**WORK INSTRUCTION**.
Up to and including the line with "metrics by stage", output the records exactly as they appear.

[Saved entries]

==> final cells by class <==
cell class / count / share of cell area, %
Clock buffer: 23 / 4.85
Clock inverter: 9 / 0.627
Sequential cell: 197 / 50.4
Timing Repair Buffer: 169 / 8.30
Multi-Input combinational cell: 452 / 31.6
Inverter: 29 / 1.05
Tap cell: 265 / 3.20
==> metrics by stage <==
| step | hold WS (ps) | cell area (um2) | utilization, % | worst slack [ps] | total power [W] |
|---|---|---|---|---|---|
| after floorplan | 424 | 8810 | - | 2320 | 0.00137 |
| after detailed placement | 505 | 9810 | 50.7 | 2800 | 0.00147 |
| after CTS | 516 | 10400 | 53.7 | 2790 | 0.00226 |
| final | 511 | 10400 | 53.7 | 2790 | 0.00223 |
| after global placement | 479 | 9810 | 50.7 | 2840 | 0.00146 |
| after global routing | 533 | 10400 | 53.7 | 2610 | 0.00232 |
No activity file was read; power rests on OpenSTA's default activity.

**TASK SOLUTION**.
==> final cells by class <==
cell class / count / share of cell area, %
Clock buffer: 23 / 4.85
Clock inverter: 9 / 0.627
Sequential cell: 197 / 50.4
Timing Repair Buffer: 169 / 8.30
Multi-Input combinational cell: 452 / 31.6
Inverter: 29 / 1.05
Tap cell: 265 / 3.20
==> metrics by stage <==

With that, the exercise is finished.